Data in this exercise START
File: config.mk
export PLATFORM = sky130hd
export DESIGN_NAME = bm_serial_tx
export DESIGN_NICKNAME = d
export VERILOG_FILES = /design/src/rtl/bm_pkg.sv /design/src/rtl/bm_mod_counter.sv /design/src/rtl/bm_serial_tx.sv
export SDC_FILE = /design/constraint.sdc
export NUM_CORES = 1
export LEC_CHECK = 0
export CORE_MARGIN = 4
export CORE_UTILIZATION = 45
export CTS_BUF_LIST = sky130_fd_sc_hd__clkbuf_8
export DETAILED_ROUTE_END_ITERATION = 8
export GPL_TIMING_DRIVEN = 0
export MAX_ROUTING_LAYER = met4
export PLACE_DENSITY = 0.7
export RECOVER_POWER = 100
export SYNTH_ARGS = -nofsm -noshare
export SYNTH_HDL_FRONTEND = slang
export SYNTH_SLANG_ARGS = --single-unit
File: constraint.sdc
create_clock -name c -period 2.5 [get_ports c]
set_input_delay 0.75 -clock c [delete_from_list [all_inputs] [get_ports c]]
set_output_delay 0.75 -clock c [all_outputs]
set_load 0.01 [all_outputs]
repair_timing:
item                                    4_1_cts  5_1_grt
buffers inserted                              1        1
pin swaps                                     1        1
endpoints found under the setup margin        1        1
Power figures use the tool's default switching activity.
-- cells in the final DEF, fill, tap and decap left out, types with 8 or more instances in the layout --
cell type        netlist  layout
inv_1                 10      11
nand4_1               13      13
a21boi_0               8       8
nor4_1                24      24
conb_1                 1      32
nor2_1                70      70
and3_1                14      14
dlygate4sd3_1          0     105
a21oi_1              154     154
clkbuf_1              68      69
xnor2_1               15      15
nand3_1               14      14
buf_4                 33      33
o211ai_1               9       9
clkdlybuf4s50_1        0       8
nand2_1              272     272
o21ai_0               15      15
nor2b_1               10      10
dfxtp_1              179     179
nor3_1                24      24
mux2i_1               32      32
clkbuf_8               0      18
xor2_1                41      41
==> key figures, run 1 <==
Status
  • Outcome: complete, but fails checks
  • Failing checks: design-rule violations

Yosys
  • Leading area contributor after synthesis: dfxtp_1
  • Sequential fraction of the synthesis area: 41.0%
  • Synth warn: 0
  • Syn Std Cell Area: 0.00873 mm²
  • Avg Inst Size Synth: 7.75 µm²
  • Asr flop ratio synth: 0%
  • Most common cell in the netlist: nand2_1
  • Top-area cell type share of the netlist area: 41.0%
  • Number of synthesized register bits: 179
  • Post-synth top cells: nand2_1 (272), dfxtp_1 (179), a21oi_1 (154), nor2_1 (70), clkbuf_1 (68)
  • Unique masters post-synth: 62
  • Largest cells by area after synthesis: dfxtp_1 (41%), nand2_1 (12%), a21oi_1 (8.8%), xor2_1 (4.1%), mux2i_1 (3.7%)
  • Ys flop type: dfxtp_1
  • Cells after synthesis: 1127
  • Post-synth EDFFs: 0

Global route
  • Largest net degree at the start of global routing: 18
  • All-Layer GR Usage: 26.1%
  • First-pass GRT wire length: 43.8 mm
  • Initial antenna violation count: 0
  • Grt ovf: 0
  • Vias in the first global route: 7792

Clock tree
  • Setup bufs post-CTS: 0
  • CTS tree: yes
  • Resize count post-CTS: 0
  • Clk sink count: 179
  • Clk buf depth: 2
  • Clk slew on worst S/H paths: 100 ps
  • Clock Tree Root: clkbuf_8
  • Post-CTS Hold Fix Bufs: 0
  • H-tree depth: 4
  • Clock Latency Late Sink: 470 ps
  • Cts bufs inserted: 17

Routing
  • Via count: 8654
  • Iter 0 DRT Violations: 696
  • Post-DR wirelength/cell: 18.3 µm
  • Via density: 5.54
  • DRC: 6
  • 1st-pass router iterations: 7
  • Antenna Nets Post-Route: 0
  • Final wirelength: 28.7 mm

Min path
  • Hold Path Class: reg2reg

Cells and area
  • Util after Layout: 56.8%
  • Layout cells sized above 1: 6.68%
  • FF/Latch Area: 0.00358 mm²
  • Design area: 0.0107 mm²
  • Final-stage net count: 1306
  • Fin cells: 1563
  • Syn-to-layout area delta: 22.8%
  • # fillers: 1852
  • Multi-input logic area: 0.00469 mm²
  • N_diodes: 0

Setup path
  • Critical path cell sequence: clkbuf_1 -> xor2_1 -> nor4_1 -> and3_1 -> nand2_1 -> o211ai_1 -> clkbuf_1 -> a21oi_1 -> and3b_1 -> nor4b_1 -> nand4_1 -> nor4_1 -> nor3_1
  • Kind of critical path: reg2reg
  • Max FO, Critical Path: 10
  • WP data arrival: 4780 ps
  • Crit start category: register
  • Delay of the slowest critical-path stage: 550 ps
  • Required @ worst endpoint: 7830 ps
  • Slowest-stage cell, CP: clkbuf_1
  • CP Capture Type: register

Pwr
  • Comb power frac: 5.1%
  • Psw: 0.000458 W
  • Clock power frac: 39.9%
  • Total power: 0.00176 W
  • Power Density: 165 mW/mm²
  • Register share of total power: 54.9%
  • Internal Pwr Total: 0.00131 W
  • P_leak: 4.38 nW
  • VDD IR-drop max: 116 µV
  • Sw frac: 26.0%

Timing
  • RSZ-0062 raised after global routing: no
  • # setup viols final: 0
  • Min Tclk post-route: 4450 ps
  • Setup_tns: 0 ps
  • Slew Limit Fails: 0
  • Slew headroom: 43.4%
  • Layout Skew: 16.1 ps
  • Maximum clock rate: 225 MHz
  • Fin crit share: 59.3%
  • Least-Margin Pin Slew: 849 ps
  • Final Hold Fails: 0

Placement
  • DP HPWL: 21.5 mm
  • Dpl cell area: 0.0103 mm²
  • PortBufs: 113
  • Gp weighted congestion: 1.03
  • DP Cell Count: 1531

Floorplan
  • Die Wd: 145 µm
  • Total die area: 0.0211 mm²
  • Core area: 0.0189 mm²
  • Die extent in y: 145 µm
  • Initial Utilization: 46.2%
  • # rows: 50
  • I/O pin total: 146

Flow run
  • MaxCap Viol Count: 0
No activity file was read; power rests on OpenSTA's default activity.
Data in this exercise END
| Task requirements |
Nothing should be returned except the lines from the one containing "viols final: 0" through the last line of the data, each restated word for word.

| Task output |
  • # setup viols final: 0
  • Min Tclk post-route: 4450 ps
  • Setup_tns: 0 ps
  • Slew Limit Fails: 0
  • Slew headroom: 43.4%
  • Layout Skew: 16.1 ps
  • Maximum clock rate: 225 MHz
  • Fin crit share: 59.3%
  • Least-Margin Pin Slew: 849 ps
  • Final Hold Fails: 0

Placement
  • DP HPWL: 21.5 mm
  • Dpl cell area: 0.0103 mm²
  • PortBufs: 113
  • Gp weighted congestion: 1.03
  • DP Cell Count: 1531

Floorplan
  • Die Wd: 145 µm
  • Total die area: 0.0211 mm²
  • Core area: 0.0189 mm²
  • Die extent in y: 145 µm
  • Initial Utilization: 46.2%
  • # rows: 50
  • I/O pin total: 146

Flow run
  • MaxCap Viol Count: 0
No activity file was read; power rests on OpenSTA's default activity.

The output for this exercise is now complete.